TASK STATEMENT: Would you restate the entries below word for word, starting at the first line and ending with the one that has "6 | 6 | 1.59 |"?

═════ INPUT FOR THIS TASK ═════

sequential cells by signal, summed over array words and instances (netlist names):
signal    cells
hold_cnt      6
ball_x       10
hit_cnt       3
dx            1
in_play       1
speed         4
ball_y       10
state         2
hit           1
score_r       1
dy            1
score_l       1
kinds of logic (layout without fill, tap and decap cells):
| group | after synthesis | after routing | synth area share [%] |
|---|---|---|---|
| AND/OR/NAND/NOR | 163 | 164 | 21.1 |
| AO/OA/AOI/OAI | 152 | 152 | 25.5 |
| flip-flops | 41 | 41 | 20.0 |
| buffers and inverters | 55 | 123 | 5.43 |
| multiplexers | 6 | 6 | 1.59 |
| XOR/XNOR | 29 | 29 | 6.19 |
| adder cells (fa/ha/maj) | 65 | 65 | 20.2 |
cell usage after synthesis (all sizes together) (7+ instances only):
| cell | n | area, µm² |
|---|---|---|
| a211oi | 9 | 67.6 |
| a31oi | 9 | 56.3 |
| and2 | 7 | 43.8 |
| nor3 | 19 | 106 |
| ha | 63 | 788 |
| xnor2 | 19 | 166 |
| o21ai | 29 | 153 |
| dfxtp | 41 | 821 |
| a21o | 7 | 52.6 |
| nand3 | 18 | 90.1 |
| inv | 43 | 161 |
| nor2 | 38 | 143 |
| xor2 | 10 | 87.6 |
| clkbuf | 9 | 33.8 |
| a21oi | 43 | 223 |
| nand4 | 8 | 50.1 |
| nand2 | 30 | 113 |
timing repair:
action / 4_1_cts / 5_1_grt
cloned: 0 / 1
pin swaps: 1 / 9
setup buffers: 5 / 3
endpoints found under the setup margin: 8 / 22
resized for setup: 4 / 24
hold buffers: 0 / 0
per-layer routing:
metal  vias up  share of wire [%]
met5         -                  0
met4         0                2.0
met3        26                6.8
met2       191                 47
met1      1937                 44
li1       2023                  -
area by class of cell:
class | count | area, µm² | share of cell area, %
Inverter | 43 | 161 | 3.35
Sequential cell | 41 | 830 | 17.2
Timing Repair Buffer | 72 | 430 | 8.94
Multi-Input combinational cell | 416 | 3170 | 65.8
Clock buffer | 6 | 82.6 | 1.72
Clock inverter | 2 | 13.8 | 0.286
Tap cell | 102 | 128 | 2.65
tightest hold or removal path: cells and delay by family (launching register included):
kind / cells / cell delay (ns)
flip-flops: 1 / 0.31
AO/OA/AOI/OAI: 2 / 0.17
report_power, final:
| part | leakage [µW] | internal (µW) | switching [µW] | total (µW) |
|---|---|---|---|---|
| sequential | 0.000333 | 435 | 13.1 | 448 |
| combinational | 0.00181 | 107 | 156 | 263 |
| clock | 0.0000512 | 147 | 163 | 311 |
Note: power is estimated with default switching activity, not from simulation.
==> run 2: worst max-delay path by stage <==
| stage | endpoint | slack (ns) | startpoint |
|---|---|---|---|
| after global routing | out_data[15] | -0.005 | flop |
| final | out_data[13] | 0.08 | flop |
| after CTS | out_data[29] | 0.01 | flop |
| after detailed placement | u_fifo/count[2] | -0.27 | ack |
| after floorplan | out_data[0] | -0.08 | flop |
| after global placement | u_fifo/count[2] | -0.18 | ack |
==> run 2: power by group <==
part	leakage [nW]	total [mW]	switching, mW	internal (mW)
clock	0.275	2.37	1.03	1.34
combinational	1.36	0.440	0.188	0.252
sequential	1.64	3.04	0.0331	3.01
<file path="config.mk">
export PLATFORM = sky130hd
export DESIGN_NAME = tx_controller
export DESIGN_NICKNAME = d
export VERILOG_FILES = /design/src/rtl/tx_pkg.sv /design/src/rtl/tx_rate_dec.sv /design/src/rtl/tx_controller.sv
export SDC_FILE = /design/constraint.sdc
export NUM_CORES = 1
export LEC_CHECK = 0
export BUFFER_PORTS_ARGS = -buffer_cell sky130_fd_sc_hd__buf_2
export CAP_MARGIN = 20
export CORE_ASPECT_RATIO = 0.6
export CORE_UTILIZATION = 37
export DETAILED_ROUTE_END_ITERATION = 6
export GPL_ROUTABILITY_DRIVEN = 0
export PLACE_DENSITY_LB_ADDON = 0.05
export REMOVE_ABC_BUFFERS = 1
export SETUP_SLACK_MARGIN = 0.4
export SLEW_MARGIN = 10
export SYNTH_ARGS = -nofsm -noshare
export SYNTH_HDL_FRONTEND = slang
export SYNTH_SLANG_ARGS = --single-unit
</file>
<file path="constraint.sdc">
create_clock -name iClk -period 2.5 [get_ports iClk]
set_clock_uncertainty 0.05 [all_clocks]
set_input_delay 0.25 -clock iClk [delete_from_list [all_inputs] [get_ports iClk]]
set_output_delay 0.25 -clock iClk [all_outputs]
set_load 0.01 [all_outputs]
</file>
<file path="src/rtl/tx_pkg.sv">
// tx_pkg: shared encodings and field sizes for the PLCP transmit path.
// Rate codes and their data-bits-per-symbol live here for TX and RX reuse.
package tx_pkg;

    localparam int RATE_W  = 4;
    localparam int LEN_W   = 12;
    localparam int NDBPS_W = 8;
    localparam int DCNT_W  = 15;

    localparam int HDR_W  = 12;
    localparam int SIG_W  = 24;
    localparam int SVC_W  = 16;
    localparam int TAIL_W = 6;

    typedef enum logic [2:0] {
        S_IDLE,
        S_HEADER,
        S_SIGNAL,
        S_SERVICE,
        S_DATA,
        S_TAIL,
        S_PAD
    } tx_state_e;

    localparam logic [RATE_W-1:0] RATE_6M  = 4'b1101;
    localparam logic [RATE_W-1:0] RATE_9M  = 4'b1111;
    localparam logic [RATE_W-1:0] RATE_12M = 4'b0101;
    localparam logic [RATE_W-1:0] RATE_18M = 4'b0111;
    localparam logic [RATE_W-1:0] RATE_24M = 4'b1001;
    localparam logic [RATE_W-1:0] RATE_36M = 4'b1011;
    localparam logic [RATE_W-1:0] RATE_48M = 4'b0001;
    localparam logic [RATE_W-1:0] RATE_54M = 4'b0011;

    localparam logic [NDBPS_W-1:0] NDBPS_6M  = 8'd24;
    localparam logic [NDBPS_W-1:0] NDBPS_9M  = 8'd36;
    localparam logic [NDBPS_W-1:0] NDBPS_12M = 8'd48;
    localparam logic [NDBPS_W-1:0] NDBPS_18M = 8'd72;
    localparam logic [NDBPS_W-1:0] NDBPS_24M = 8'd96;
    localparam logic [NDBPS_W-1:0] NDBPS_36M = 8'd144;
    localparam logic [NDBPS_W-1:0] NDBPS_48M = 8'd192;
    localparam logic [NDBPS_W-1:0] NDBPS_54M = 8'd216;

    // SIGNAL word with even parity over rate, reserved bit and length.
    function automatic logic [SIG_W-1:0] signal_word(
        input logic [RATE_W-1:0] rate,
        input logic [LEN_W-1:0]  len
    );
        return {rate, 1'b0, len, ^{rate, len}, 6'b000000};
    endfunction

endpackage

</file>
<file path="src/rtl/tx_rate_dec.sv">
// tx_rate_dec: RATE code to data bits per OFDM symbol, with a valid flag.
// Purely combinational so the receive side can share it.
module tx_rate_dec
    import tx_pkg::*;
(
    input  logic [RATE_W-1:0]  rate_i,
    output logic [NDBPS_W-1:0] ndbps_o,
    output logic               valid_o
);

    // Table lookup; unknown codes decode to zero and are flagged invalid.
    always_comb begin
        ndbps_o = '0;
        valid_o = 1'b1;
        case (rate_i)
            RATE_6M:  ndbps_o = NDBPS_6M;
            RATE_9M:  ndbps_o = NDBPS_9M;
            RATE_12M: ndbps_o = NDBPS_12M;
            RATE_18M: ndbps_o = NDBPS_18M;
            RATE_24M: ndbps_o = NDBPS_24M;
            RATE_36M: ndbps_o = NDBPS_36M;
            RATE_48M: ndbps_o = NDBPS_48M;
            RATE_54M: ndbps_o = NDBPS_54M;
            default:  valid_o = 1'b0;
        endcase
    end

endmodule

</file>
<file path="src/rtl/tx_controller.sv">
// tx_controller: PLCP transmit sequencer with an external scrambler.
// Emits HEADER, SIGNAL, SERVICE, DATA, TAIL and PAD one bit per cycle.
module tx_controller
    import tx_pkg::*;
#(
    parameter logic [HDR_W-1:0] HEADER       = 12'hFFF,
    parameter logic [SVC_W-1:0] SERVICE_INIT = 16'h5D00
) (
    input  logic              iClk,
    input  logic              iRst_n,
    input  logic              iStart,
    input  logic [RATE_W-1:0] iRate,
    input  logic [LEN_W-1:0]  iLength,
    input  logic              iData,
    output logic              oDataReq,
    input  logic              iSCMB_Out,
    output logic              oSCMB_In,
    output logic              oSCMB_SEN,
    output logic              oData,
    output logic              oValid,
    output logic              oBusy,
    output logic              oDone,
    output logic              oErr
);

    localparam logic [4:0] HDR_LAST  = 5'(HDR_W - 1);
    localparam logic [4:0] SIG_LAST  = 5'(SIG_W - 1);
    localparam logic [4:0] SVC_LAST  = 5'(SVC_W - 1);
    localparam logic [4:0] TAIL_LAST = 5'(TAIL_W - 1);

    tx_state_e          state_q;
    logic [RATE_W-1:0]  rate_q;
    logic [LEN_W-1:0]   len_q;
    logic [NDBPS_W-1:0] ndbps_q;
    logic [4:0]         fcnt_q;
    logic [DCNT_W-1:0]  dcnt_q;
    logic [NDBPS_W-1:0] sym_q;
    logic               data_q;
    logic               valid_q;
    logic               busy_q;
    logic               done_q;
    logic               err_q;

    logic [NDBPS_W-1:0] dec_ndbps;
    logic               dec_valid;
    logic [SIG_W-1:0]   sig_w;
    logic               sym_wrap;
    logic [NDBPS_W-1:0] sym_d;

    tx_rate_dec u_rate_dec (
        .rate_i  (iRate),
        .ndbps_o (dec_ndbps),
        .valid_o (dec_valid)
    );

    assign sig_w    = signal_word(rate_q, len_q);
    assign sym_wrap = (sym_q == ndbps_q - 8'd1);
    assign sym_d    = sym_wrap ? '0 : sym_q + 8'd1;

    assign oData  = data_q;
    assign oValid = valid_q;
    assign oBusy  = busy_q;
    assign oDone  = done_q;
    assign oErr   = err_q;

    // Data request and scrambler feed follow the current state directly.
    always_comb begin
        oDataReq  = 1'b0;
        oSCMB_SEN = 1'b0;
        oSCMB_In  = 1'b0;
        case (state_q)
            S_SERVICE: begin
                oSCMB_SEN = 1'b1;
                oSCMB_In  = SERVICE_INIT[fcnt_q[3:0]];
            end
            S_DATA: begin
                oDataReq = 1'b1;
                oSCMB_In = iData;
            end
            default: ;
        endcase
    end

    // Frame sequencer; busy holds through the done cycle so a new start
    // is only taken once busy has dropped.
    always_ff @(posedge iClk or negedge iRst_n) begin
        if (!iRst_n) begin
            state_q <= S_IDLE;
            rate_q  <= '0;
            len_q   <= '0;
            ndbps_q <= '0;
            fcnt_q  <= '0;
            dcnt_q  <= '0;
            sym_q   <= '0;
            data_q  <= 1'b0;
            valid_q <= 1'b0;
            busy_q  <= 1'b0;
            done_q  <= 1'b0;
            err_q   <= 1'b0;
        end else begin
            data_q  <= 1'b0;
            valid_q <= 1'b0;
            done_q  <= 1'b0;
            err_q   <= 1'b0;
            if (done_q) busy_q <= 1'b0;
            unique case (state_q)
                S_IDLE: begin
                    if (iStart && !busy_q) begin
                        if (dec_valid && iLength != '0) begin
                            rate_q  <= iRate;
                            len_q   <= iLength;
                            ndbps_q <= dec_ndbps;
                            fcnt_q  <= HDR_LAST;
                            busy_q  <= 1'b1;
                            state_q <= S_HEADER;
                        end else begin
                            err_q <= 1'b1;
                        end
                    end
                end
                S_HEADER: begin
                    data_q  <= HEADER[fcnt_q[3:0]];
                    valid_q <= 1'b1;
                    if (fcnt_q == '0) begin
                        fcnt_q  <= SIG_LAST;
                        state_q <= S_SIGNAL;
                    end else begin
                        fcnt_q <= fcnt_q - 5'd1;
                    end
                end
                S_SIGNAL: begin
                    data_q  <= sig_w[fcnt_q];
                    valid_q <= 1'b1;
                    if (fcnt_q == '0) begin
                        fcnt_q  <= SVC_LAST;
                        sym_q   <= '0;
                        state_q <= S_SERVICE;
                    end else begin
                        fcnt_q <= fcnt_q - 5'd1;
                    end
                end
                S_SERVICE: begin
                    data_q  <= SERVICE_INIT[fcnt_q[3:0]];
                    valid_q <= 1'b1;
                    sym_q   <= sym_d;
                    if (fcnt_q == '0) begin
                        dcnt_q  <= {len_q, 3'b000} - 15'd1;
                        state_q <= S_DATA;
                    end else begin
                        fcnt_q <= fcnt_q - 5'd1;
                    end
                end
                S_DATA: begin
                    data_q  <= iSCMB_Out;
                    valid_q <= 1'b1;
                    sym_q   <= sym_d;
                    if (dcnt_q == '0) begin
                        fcnt_q  <= TAIL_LAST;
                        state_q <= S_TAIL;
                    end else begin
                        dcnt_q <= dcnt_q - 15'd1;
                    end
                end
                S_TAIL: begin
                    data_q  <= 1'b0;
                    valid_q <= 1'b1;
                    sym_q   <= sym_d;
                    if (fcnt_q == '0) begin
                        if (sym_wrap) begin
                            done_q  <= 1'b1;
                            state_q <= S_IDLE;
                        end else begin
                            state_q <= S_PAD;
                        end
                    end else begin
                        fcnt_q <= fcnt_q - 5'd1;
                    end
                end
                S_PAD: begin
                    data_q  <= iSCMB_Out;
                    valid_q <= 1'b1;
                    sym_q   <= sym_d;
                    if (sym_wrap) begin
                        done_q  <= 1'b1;
                        state_q <= S_IDLE;
                    end
                end
                default: state_q <= S_IDLE;
            endcase
        end
    end

endmodule

</file>
# Yosys cells after proc, flatten, opt, wreduce, memory -nomap -nowiden

Memory sizes are Yosys's and may differ from the RTL's.
Cells that the tools add are included.

Register bits: 60
Bits in latches: 0
Bits in writable memories: 0
Memory bits (read-only): 32
Input port bits: 21
Logic and storage cells: 111
Memories kept: 2

Memory list:

| name            | depth | width | read ports | clocked after memory_dff | wr ports | line                 | text |
|---|---|---|---|---|---|---|---|
| (no name shown) | 16    | 1     | 1          | 0                        | 0        | tx_controller.sv:143 | `data_q <= SERVICE_INIT[fcnt_q[3:0]];` |
| (no name shown) | 16    | 1     | 1          | 0                        | 0        | tx_controller.sv:122 | `data_q <= HEADER[fcnt_q[3:0]];` |

Add/subtract/negate cells: 5
$mul: 0
Div/mod/pow operators: 0
$lt $le $gt $ge: 2
Equal/unequal tests: 25
Shifts and indexed selects: 0
Multiplexer cells: 44
Bitwise gates (word level): 0
Reduce and logical (&&, ||, !) cells: 21

Operators by type and width:

| cell                    | count |
|---|---|
| $pmux W8 S8             | 1 |
| $mux W15                | 2 |
| $mux W5                 | 6 |
| $pmux W15 S2            | 1 |
| $sub A15 B1 Y15 const B | 2 |
| $mux W3                 | 9 |
| $pmux W5 S5             | 1 |
| $pmux W3 S7             | 1 |
| $ne A2 B2 Y1 const B    | 10 |
| $eq A4 B4 Y1 const B    | 4 |
| $mux W1                 | 16 |
| $mux W8                 | 2 |
| $pmux W8 S2             | 1 |
| $reduce_xor A16 Y1      | 1 |
| $logic_not A15 Y1       | 1 |
| $reduce_bool A12 Y1     | 1 |
| $eq A3 B3 Y1 const B    | 3 |
| $add A8 B1 Y8 const B   | 1 |
| $eq A4 B3 Y1 const B    | 2 |
| $eq A8 B8 Y1            | 1 |
| $reduce_and A8 Y1       | 1 |
| $reduce_or A8 Y1        | 1 |
| $sub A8 B1 Y8 const B   | 1 |
| $eq A3 B2 Y1 const B    | 2 |
| other kinds (21)        | 26 |

# Depth between registers and ports, before layout

Word-level depth: 7
Depth in mapped cells: 9

# Hierarchy

A second synthesis with hierarchy kept.

Cells, all modules: 436
Area, all modules: 3918.8 um2

By module, submodules not included:

| module        | instances | cells an instance | area an instance (um2) | seq. area each (um2) |
|---|---|---|---|---|
| tx_controller | 1         | 417               | 3806.2                 | 1501.4 |
| tx_rate_dec   | 1         | 19                | 112.6                  | 0.0 |

# Least setup slack after synthesis

Ideal clock, no wire load.

Path kind: reg-to-reg
From: register fcnt_q[1]
To: register fcnt_q[1]
Setup time: 125 ps
Arrival time: 2553 ps
Data required time: 2325 ps
Path slack: -228 ps
Cell stages (with the launch flop): 10
Period minus slack after synthesis: 2728 ps
Cells stage by stage: dfrtp_1 -> clkbuf_1 -> inv_1 -> ha_1 -> nor4b_1 -> and2_1 -> maj3_1 -> or3_1 -> buf_6 -> mux2_4

Cells in the longest elaborated chain, start to end: 3
Elaborated cells between the ends (all ways): 8
Classes of those cells: add/sub: 1; eq/ne: 1; mux: 4; reduce/logical: 2

Ends and longest elaborated chain:

| what                                              | line                                       | text |
|---|---|---|
| start, declared                                   | tx_controller.sv:35                        | `logic [4:0] fcnt_q;` |
| start signal, assigned                            | tx_controller.sv:128                       | `fcnt_q <= fcnt_q - 5'd1;` |
| start signal, assigned                            | tx_controller.sv:139                       | `fcnt_q <= fcnt_q - 5'd1;` |
| start signal, assigned                            | tx_controller.sv:150                       | `fcnt_q <= fcnt_q - 5'd1;` |
| $sub A5 B1 Y5 or $logic_not A5 Y1 (tied branches) | -                                          |  |
| $mux W5, or another cell as far along             | tx_controller.sv:146, tx_controller.sv:168 |  |
| $pmux W5 S5 or $reduce_and A5 Y1 (tied branches)  | -                                          |  |

Several ways; a longest one is shown, not always the timed one. The select of a mux whose other input is x is not followed.
A chain may end at the register's enable or synchronous reset.

# Final worst setup path

From: register dcnt_q[10]
To: register fcnt_q[4]

Cells in the longest elaborated chain, start to end: 3

Ends and longest elaborated chain:

| what                               | line                 | text |
|---|---|---|
| start, declared                    | tx_controller.sv:36  | `logic [DCNT_W-1:0] dcnt_q;` |
| start signal, assigned             | tx_controller.sv:147 | `dcnt_q <= {len_q, 3'b000} - 15'd1;` |
| start signal, assigned             | tx_controller.sv:161 | `dcnt_q <= dcnt_q - 15'd1;` |
| $logic_not A15 Y1                  | tx_controller.sv:157 | `if (dcnt_q == '0) begin` |
| $ne A2 B2 Y1 (no source line)      | -                    |  |
| $reduce_and A5 Y1 (no source line) | -                    |  |
| end signal, assigned               | tx_controller.sv:139 |  |
| end signal, assigned               | tx_controller.sv:150 |  |
| end signal, assigned               | tx_controller.sv:176 | `fcnt_q <= fcnt_q - 5'd1;` |

Every way passes these cells.

==> impl_metrics.tcl <==
set metrics [dict create \
    hp-class "in2reg" \
    via_count 3531 \
    ff_latch_area_mm2 0.001456 \
    grt_pass1_vias 3351 \
    fmax_mhz 431.8 \
    fin_crit_sh 0.9263 \
    slew_headroom 0.4711 \
    synth-seq-area-share 0.3803 \
    power.internal_uw 1860 \
    rsz0062_at_grt "yes" \
    final_nets 545 \
    route.detailed.drc 0 \
    ys.flop_type "dfrtp_1" \
    grt_max_degree 31 \
    n_antenna_cell 0 \
    grt_remaining_overflow 0 \
    fin_setup_tns_ns 0 \
    die_w_um 133.1 \
    crit_path_max_incr_delay_ns 0.58 \
    die_h_um 80.67 \
    viasPerCell 5.399 \
    htree_num_levels 3 \
    grt_pass1_wl_um 18690 \
    yosysMostFrequentCell "dfrtp_1" \
    fin_hold_ws_ns 0.1142 \
    netlist_area_mm2 0.003816 \
    synth_common_cells "58 x dfrtp_1, 36 x nor2_1, 31 x nand2_1, 26 x o21ai_0, 24 x xnor2_1" \
    yosysWarnings 0 \
    power_frac_clock 0.573 \
    crit_fanout 4 \
    clkSinkCount 58 \
    first_pass_iters 4 \
    cts_buffers 9 \
    cts_tree "yes" \
    finalPower_uw 2356 \
    seq_power_share 0.399 \
    drive_gt1_frac 0.4181 \
    yosysTopAreaCellShare 0.3803 \
    arrival_ns 2.48 \
    io-pin-count 29 \
    rows 28 \
    async_reset_ff_frac 1.000 \
    cpMaxStageDelayCell "or4_4" \
    synth.distinct_cells 69 \
    multi_input_area_mm2 0.002572 \
    critPathRequiredTime_ns 2.67 \
    synth_seq_cells 58 \
    grt_util_all_layers 0.2336 \
    tightest_slew_ns 0.7933 \
    maxCapViolCount 0 \
    post_drt_wl_per_cell_um 18.02 \
    power_leakage_uw 0.002364 \
    core_mm2 0.009950 \
    synth_area_leader_cell "dfrtp_1" \
    ir_drop_mv 0.3024 \
    clock_path_buffers 2 \
    swShare 0.2105 \
    portBuffers 28 \
    finalSetupViolations 0 \
    fill_cells 903 \
    syn_avg_cell_area_um2 9.173 \
    place_area_mm2 0.004369 \
    powerDensity_mw_per_mm2 430.1 \
    pwr-share-comb 0.027 \
    crit_chain "or4_4 > nor4_4 > nor2_2 > or3_4 > buf_6 > a211o_1" \
    antenna_found_initial 1 \
    drtAntennaViolNets 0 \
    hold_viol 0 \
    startpoint_type "flop" \
    clock_latency_ns 0.34 \
    status "completed" \
    synth.area.top_cells "dfrtp_1 38%, xnor2_1 5.5%, mux2_2 4.7%" \
    final_design_area_no_fill_mm2 0.005478 \
    worst_slack_ns 0.1843 \
    syn_inst 416 \
    cts.clk_slew.worst_paths_ns 0.06 \
    clockRootBuffer "clkbuf_16" \
    dieArea_mm2 0.01074 \
    area_growth_syn_to_layout_pct 43.54 \
    drv_slew 0 \
    worstSetupPathType "reg2reg" \
    min_period_ns 2.316 \
    drt_iter0_drc 221 \
    initial_core_util 0.3836 \
    p_switching_uw 495.9 \
    drt-total-wl_um 11790 \
    end_kind "flop" \
    hpwl_um 8120 \
    synth-edff-count 0 \
    dp_worst_setup_slack_ns -0.04152 \
]
-- metal layers --
layer,up-vias,wire length (um),global-route usage
li1,1722,-,-
met1,1727,6480,0.3645
met2,74,4682,0.3136
met3,8,536,0.05556
met4,0,87,0.05114
met5,-,0,0
-- flip-flops by register name (all words and copies together), names as in the netlist --
register and cells:
ndbps_q 6, state_q 3, sym_q 8, oBusy 1, oData 1, oValid 1, rate_q 4, dcnt_q 15
fcnt_q 5, oErr 1, oDone 1, len_q 12
-- layout by cell type, fill, tap and decap left out, types with 5 or more instances in the layout --
cell	netlist	final
buf_6	4	15
nand4_1	5	5
nor4_1	12	9
xor2_1	10	10
clkbuf_16	0	9
o21ai_0	26	10
nor2_1	36	28
buf_2	3	28
dfrtp_1	58	54
nand2_1	31	28
nand2b_1	5	5
a31oi_1	8	6
nor3_1	13	8
ha_1	10	6
xnor2_1	24	22
mux2_2	16	16
o21ai_1	1	14
inv_1	23	19
a21oi_1	17	10
or3_4	0	5
buf_4	0	59
nor2_4	0	7
nor2b_1	5	5
a21oi_2	0	7
-- layout make-up --
type,instances,area share
clock buffer,11,0.04431
clock inverter,5,0.01416
inverter,23,0.01645
multi-input combinational,314,0.4696
sequential,58,0.2659
tap,135,0.03084
timing repair buffer,108,0.1587
-- critical path: cells and delay by family (launching register included) --
| family | cells | cell delay, ns |
|---|---|---|
| AND/OR/NAND/NOR | 4 | 1.38 |
| flip-flops | 1 | 0.41 |
| AO/OA/AOI/OAI | 1 | 0.24 |
| buffers and inverters | 1 | 0.13 |
-- power by group through the flow --
| stage | Sequential [uW] | Combinational (uW) | Clock [uW] |
|---|---|---|---|
| 2_1_floorplan | 958 | 12.1 | 0 |
| 5_1_grt | 940 | 72.9 | 1430 |
| 3_5_place_dp | 957 | 64.4 | 0 |
| 4_1_cts | 940 | 65.7 | 1380 |
| 6_report | 941 | 64.0 | 1350 |
| 3_3_place_gp | 957 | 63.8 | 0 |
-- cell families after synthesis --
group | synth area share
AND/OR/NAND/NOR | 0.2036
XOR/XNOR | 0.08393
adder cells (fa/ha/maj) | 0.03541
multiplexers | 0.06885
flip-flops | 0.3803
buffers and inverters | 0.05311
AO/OA/AOI/OAI | 0.1748
-- worst paths after layout --
check / cells after the start / from / slack, ns / endpoint
worst max-delay path: 6 / dcnt_q[10] / 0.18 / fcnt_q[4]
worst max register to register: 6 / dcnt_q[10] / 0.18 / fcnt_q[4]
min in group asynchronous: 2 / iRst_n / 0.49 / sym_q[0]
max in group asynchronous: 3 / iRst_n / 1.26 / len_q[3]
worst min register to register: 1 / oDone / 0.39 / oBusy
worst min-delay path: 2 / iLength[2] / 0.11 / len_q[2]
-- stage by stage --
| step | std cells | utilization |
|---|---|---|
| global route | 654 | 0.5506 |
| CTS | 640 | 0.5147 |
| detailed placement | 600 | 0.4391 |
| finish | 654 | 0.5506 |
| global placement | 600 | 0.4391 |
| floorplan | 394 | - |
-- timing repair --
| item | CTS | global route |
|---|---|---|
| gates resized for setup | 61 | 61 |
| setup buffers | 21 | 14 |
| setup endpoints to repair | 31 | 31 |
| gates cloned | 2 | 0 |
| hold buffers | 1 | 0 |
| hold endpoints to repair | 28 | 0 |
| pin swaps | 24 | 39 |
Power figures use the tool's default switching activity.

═════

EXERCISE OUTPUT:
sequential cells by signal, summed over array words and instances (netlist names):
signal    cells
hold_cnt      6
ball_x       10
hit_cnt       3
dx            1
in_play       1
speed         4
ball_y       10
state         2
hit           1
score_r       1
dy            1
score_l       1
kinds of logic (layout without fill, tap and decap cells):
| group | after synthesis | after routing | synth area share [%] |
|---|---|---|---|
| AND/OR/NAND/NOR | 163 | 164 | 21.1 |
| AO/OA/AOI/OAI | 152 | 152 | 25.5 |
| flip-flops | 41 | 41 | 20.0 |
| buffers and inverters | 55 | 123 | 5.43 |
| multiplexers | 6 | 6 | 1.59 |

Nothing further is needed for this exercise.